- [Your goal]: Nothing outside the range is wanted. Repeat exactly the lines below from the one with "after global routing,-0.12,11,pwm_out" through the one with "Critical path depth".

Saved entries:
* * *

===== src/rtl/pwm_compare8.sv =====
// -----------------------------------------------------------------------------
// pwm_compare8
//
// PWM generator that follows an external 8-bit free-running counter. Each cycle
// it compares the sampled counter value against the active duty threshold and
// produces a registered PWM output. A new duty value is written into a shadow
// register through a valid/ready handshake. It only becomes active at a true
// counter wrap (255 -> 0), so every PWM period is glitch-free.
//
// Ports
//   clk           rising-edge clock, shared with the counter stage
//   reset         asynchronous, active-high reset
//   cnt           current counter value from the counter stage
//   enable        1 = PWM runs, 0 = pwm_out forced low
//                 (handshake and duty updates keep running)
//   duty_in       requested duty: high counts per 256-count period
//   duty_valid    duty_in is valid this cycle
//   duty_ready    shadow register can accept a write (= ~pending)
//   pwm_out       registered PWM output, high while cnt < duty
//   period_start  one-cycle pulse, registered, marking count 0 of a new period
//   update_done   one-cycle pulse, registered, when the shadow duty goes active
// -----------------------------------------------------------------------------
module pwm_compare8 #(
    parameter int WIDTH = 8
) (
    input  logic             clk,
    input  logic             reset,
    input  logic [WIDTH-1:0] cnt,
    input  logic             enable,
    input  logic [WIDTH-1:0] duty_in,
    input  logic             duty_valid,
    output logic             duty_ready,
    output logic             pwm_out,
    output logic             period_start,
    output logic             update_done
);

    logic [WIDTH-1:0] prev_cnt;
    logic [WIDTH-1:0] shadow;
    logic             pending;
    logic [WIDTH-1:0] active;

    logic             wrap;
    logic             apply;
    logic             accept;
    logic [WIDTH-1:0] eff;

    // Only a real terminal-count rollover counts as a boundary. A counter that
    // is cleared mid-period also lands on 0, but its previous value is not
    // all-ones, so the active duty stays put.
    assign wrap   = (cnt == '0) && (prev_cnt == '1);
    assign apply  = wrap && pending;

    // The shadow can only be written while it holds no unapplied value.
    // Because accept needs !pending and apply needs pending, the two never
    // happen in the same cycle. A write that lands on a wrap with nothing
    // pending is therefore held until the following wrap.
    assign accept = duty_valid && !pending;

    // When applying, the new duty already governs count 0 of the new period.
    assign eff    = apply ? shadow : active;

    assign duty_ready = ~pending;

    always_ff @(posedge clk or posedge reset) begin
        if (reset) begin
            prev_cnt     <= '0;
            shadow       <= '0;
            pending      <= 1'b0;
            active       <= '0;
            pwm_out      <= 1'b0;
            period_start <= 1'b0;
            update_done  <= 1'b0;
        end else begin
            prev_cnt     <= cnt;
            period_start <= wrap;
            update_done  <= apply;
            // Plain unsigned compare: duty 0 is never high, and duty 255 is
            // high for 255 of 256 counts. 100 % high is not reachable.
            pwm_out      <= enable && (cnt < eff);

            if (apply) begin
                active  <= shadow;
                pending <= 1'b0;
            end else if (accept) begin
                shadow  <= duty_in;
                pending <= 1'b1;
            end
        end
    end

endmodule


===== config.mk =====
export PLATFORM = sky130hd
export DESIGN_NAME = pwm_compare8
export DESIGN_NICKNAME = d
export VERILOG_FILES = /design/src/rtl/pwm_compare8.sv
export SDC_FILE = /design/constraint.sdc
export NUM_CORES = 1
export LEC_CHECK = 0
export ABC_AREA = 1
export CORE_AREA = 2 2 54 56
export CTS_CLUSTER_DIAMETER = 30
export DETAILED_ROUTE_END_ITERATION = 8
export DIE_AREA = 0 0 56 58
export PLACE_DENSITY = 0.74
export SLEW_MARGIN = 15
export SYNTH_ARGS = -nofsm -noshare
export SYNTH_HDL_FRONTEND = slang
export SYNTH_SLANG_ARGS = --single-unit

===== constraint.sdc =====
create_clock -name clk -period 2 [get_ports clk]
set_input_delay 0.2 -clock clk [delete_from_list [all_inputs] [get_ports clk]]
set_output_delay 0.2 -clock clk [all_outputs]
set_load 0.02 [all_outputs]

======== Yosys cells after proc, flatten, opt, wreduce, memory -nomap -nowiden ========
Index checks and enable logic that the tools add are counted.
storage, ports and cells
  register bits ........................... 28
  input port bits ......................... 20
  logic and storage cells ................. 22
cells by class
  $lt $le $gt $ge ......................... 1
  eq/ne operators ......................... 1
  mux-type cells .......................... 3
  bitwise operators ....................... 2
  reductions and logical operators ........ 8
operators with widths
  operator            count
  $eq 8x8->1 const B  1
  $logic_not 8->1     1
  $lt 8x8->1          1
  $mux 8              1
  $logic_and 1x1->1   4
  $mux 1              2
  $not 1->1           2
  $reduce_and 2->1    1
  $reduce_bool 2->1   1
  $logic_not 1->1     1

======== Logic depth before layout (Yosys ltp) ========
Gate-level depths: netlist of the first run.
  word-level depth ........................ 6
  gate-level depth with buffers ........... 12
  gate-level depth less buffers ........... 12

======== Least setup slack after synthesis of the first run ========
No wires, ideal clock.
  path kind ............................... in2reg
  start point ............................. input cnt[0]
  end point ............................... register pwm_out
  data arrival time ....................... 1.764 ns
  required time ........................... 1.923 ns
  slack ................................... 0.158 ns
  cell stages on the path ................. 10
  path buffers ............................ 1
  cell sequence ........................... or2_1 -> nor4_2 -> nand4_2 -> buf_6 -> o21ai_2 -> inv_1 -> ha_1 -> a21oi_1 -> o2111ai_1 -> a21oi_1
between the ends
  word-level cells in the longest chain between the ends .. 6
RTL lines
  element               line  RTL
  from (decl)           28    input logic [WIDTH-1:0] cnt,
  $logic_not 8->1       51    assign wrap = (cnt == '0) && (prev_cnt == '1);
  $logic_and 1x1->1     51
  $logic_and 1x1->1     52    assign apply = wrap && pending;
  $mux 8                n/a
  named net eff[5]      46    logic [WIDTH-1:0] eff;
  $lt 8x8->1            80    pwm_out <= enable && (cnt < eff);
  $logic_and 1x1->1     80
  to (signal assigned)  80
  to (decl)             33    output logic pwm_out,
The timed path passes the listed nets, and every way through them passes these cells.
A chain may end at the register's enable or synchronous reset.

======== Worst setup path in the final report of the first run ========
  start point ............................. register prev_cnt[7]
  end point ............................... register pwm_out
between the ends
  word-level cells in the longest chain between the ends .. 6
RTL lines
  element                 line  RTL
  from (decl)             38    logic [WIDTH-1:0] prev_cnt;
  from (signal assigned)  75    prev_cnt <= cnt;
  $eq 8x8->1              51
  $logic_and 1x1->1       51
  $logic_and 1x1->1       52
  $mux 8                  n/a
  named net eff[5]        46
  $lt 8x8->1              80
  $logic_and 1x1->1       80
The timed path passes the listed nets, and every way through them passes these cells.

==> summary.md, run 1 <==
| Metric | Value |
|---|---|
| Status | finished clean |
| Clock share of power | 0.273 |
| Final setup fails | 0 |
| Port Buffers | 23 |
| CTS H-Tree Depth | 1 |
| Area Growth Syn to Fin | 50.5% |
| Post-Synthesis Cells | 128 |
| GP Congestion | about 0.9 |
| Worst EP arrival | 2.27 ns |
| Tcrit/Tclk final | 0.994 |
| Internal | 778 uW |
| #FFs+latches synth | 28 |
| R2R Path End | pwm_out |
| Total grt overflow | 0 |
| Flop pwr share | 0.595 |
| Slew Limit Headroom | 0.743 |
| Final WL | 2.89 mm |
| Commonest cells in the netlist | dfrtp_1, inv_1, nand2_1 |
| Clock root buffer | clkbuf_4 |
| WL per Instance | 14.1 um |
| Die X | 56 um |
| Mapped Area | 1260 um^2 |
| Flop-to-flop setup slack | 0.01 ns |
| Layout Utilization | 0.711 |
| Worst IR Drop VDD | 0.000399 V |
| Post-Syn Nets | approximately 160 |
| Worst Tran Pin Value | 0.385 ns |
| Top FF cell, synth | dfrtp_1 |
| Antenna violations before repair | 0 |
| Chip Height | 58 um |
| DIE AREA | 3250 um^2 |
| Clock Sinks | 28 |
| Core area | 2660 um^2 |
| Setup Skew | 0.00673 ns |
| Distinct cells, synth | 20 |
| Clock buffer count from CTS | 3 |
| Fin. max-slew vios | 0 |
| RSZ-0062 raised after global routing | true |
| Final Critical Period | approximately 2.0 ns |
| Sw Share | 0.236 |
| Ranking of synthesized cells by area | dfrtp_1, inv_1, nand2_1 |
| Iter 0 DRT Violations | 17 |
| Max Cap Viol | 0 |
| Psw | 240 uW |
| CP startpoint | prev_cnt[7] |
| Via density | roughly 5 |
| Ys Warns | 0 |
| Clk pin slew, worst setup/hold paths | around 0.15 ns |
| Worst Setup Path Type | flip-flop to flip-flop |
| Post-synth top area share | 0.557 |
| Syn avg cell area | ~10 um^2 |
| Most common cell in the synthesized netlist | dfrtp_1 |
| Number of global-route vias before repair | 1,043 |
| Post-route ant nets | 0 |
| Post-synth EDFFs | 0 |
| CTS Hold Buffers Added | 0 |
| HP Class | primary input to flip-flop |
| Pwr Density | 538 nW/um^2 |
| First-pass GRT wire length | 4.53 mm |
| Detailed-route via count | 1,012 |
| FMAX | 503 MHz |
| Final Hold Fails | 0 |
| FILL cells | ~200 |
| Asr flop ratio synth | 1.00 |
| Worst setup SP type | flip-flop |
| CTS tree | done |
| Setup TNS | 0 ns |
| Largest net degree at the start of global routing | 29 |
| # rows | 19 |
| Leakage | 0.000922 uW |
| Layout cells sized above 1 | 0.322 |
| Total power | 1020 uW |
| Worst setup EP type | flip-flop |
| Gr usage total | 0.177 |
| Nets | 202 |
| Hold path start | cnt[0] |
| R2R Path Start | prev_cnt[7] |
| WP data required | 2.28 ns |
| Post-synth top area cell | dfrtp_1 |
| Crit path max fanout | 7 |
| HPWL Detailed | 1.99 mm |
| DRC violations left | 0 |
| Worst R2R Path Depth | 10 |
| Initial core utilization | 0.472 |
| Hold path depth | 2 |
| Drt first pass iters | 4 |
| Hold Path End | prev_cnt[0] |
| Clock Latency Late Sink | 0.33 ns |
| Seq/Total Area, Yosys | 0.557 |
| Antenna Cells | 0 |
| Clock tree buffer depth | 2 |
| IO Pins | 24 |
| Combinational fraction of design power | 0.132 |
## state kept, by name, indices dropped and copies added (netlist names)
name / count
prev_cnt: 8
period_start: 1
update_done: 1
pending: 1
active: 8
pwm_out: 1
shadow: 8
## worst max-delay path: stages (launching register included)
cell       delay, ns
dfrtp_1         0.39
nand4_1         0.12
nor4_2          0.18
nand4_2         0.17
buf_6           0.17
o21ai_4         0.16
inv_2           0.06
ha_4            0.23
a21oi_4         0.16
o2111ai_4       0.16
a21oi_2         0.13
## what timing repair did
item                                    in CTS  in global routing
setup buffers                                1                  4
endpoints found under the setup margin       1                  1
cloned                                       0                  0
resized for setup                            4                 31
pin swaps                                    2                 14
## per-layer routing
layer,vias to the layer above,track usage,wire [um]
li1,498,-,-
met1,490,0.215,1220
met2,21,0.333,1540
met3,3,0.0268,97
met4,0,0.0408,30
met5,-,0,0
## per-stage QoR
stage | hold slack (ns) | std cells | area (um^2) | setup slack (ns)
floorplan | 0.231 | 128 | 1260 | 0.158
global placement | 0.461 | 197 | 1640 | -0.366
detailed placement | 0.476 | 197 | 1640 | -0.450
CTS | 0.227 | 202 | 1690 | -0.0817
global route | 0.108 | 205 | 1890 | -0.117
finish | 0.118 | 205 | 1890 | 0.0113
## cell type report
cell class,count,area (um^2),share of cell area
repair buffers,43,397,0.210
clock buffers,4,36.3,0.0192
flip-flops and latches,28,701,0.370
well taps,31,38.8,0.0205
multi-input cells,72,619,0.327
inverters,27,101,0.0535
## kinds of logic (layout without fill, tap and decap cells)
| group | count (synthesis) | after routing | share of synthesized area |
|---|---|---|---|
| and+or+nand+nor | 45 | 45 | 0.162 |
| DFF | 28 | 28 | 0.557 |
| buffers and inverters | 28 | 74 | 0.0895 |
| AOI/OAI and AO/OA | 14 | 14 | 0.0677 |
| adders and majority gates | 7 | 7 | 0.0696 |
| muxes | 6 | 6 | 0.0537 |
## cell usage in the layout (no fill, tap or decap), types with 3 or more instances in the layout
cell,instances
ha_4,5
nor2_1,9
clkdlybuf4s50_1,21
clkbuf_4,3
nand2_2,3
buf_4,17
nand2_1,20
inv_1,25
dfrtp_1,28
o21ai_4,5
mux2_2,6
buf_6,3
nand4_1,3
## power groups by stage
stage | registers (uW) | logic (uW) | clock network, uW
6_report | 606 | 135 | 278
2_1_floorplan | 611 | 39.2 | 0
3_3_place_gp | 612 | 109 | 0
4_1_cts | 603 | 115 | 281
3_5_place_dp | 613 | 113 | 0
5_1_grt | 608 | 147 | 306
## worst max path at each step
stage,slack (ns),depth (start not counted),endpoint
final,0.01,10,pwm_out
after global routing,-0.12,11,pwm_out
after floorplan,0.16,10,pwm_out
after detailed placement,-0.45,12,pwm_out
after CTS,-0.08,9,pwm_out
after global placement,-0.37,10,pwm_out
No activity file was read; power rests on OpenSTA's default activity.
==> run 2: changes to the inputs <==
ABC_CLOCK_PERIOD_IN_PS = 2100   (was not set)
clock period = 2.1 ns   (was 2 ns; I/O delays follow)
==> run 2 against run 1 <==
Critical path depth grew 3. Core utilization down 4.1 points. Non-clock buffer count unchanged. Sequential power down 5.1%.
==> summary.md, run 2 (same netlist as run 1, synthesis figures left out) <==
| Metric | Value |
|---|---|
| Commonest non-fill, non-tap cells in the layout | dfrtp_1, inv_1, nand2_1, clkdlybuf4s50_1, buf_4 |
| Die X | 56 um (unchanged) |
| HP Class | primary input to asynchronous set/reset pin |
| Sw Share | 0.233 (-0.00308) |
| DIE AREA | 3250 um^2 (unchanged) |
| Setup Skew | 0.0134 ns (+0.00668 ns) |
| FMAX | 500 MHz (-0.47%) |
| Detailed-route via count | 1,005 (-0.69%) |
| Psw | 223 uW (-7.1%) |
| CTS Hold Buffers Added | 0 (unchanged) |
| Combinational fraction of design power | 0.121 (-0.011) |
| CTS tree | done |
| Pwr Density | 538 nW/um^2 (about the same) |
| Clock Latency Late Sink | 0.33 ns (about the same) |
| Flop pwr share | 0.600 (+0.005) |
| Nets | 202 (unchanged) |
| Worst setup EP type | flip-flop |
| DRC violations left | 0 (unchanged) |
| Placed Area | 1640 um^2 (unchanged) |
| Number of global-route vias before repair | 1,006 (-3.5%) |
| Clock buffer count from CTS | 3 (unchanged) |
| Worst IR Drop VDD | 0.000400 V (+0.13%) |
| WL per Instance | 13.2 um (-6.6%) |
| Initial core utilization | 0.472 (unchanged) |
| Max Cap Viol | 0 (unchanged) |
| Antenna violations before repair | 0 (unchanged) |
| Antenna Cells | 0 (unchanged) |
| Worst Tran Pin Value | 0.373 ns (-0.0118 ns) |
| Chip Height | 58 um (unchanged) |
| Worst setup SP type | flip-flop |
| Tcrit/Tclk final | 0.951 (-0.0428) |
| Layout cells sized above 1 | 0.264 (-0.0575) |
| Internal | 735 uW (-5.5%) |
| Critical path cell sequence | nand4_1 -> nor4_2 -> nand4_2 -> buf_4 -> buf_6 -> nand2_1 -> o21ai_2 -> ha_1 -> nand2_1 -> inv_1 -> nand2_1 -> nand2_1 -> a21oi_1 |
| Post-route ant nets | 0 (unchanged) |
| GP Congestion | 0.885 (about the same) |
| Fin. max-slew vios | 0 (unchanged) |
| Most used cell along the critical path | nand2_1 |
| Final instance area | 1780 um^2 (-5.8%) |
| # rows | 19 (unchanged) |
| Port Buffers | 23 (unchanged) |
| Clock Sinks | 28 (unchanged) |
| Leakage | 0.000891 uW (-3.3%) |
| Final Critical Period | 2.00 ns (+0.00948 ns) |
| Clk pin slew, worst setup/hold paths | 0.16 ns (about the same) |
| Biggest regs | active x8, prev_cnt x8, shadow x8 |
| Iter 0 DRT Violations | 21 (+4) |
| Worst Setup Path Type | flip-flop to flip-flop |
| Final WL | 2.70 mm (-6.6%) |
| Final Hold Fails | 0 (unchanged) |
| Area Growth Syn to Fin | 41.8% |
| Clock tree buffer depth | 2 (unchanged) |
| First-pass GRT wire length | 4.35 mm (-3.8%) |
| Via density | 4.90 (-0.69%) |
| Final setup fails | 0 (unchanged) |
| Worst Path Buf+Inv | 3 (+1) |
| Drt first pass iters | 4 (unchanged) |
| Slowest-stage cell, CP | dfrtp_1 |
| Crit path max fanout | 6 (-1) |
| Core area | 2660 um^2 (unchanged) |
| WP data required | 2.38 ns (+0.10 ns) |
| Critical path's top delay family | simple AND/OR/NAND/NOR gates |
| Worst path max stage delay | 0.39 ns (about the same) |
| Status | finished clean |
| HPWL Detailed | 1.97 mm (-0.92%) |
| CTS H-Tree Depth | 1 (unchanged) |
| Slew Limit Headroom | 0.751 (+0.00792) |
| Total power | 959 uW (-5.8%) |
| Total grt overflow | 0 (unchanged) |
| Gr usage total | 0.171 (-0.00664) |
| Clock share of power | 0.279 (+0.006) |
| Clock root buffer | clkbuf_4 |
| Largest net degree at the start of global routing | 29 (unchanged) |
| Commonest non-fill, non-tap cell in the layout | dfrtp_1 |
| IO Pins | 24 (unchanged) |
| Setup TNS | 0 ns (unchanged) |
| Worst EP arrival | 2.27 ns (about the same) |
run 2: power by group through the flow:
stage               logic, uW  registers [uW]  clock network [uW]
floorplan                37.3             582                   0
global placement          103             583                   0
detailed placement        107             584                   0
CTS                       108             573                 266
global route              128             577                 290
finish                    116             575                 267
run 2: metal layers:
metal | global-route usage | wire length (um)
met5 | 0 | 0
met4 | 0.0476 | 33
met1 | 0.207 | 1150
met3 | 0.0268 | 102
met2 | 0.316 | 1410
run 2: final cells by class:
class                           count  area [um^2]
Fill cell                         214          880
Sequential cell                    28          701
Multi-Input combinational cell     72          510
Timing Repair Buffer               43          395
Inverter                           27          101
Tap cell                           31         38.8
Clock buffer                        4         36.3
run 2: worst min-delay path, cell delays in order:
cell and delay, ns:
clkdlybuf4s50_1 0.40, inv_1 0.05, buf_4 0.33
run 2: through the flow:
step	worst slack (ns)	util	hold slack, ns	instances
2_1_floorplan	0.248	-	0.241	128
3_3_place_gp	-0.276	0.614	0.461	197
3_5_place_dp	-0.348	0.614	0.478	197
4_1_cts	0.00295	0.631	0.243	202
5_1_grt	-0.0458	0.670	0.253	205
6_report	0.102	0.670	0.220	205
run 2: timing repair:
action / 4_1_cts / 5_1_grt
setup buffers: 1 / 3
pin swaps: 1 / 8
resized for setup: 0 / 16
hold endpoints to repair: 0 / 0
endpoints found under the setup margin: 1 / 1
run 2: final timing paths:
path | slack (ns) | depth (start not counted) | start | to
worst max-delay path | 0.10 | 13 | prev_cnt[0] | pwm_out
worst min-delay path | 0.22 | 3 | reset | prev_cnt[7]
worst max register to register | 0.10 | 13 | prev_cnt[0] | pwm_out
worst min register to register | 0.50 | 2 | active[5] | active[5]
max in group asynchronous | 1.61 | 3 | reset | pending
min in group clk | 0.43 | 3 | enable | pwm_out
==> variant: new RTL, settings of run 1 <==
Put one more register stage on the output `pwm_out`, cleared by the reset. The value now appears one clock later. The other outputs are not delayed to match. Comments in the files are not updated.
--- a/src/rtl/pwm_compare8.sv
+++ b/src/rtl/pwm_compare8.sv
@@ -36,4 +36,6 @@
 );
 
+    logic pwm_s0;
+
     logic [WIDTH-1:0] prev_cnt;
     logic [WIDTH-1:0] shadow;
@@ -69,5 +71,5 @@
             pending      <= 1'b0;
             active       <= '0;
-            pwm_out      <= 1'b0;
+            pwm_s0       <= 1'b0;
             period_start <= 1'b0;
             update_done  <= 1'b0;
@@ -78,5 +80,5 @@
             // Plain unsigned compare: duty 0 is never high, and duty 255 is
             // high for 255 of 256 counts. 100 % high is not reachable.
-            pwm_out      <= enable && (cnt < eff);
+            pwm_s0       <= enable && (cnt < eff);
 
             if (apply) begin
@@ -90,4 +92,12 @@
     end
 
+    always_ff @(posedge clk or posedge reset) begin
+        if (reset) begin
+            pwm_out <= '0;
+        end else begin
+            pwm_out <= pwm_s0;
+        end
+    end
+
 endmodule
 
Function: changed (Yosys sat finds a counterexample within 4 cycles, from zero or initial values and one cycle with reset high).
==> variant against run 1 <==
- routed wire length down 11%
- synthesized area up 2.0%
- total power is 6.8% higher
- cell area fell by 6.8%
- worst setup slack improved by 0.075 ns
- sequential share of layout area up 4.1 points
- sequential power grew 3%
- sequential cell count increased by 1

* * *

- [Result of the task]:
after global routing,-0.12,11,pwm_out
after floorplan,0.16,10,pwm_out
after detailed placement,-0.45,12,pwm_out
after CTS,-0.08,9,pwm_out
after global placement,-0.37,10,pwm_out
No activity file was read; power rests on OpenSTA's default activity.
==> run 2: changes to the inputs <==
ABC_CLOCK_PERIOD_IN_PS = 2100   (was not set)
clock period = 2.1 ns   (was 2 ns; I/O delays follow)
==> run 2 against run 1 <==
Critical path depth grew 3. Core utilization down 4.1 points. Non-clock buffer count unchanged. Sequential power down 5.1%.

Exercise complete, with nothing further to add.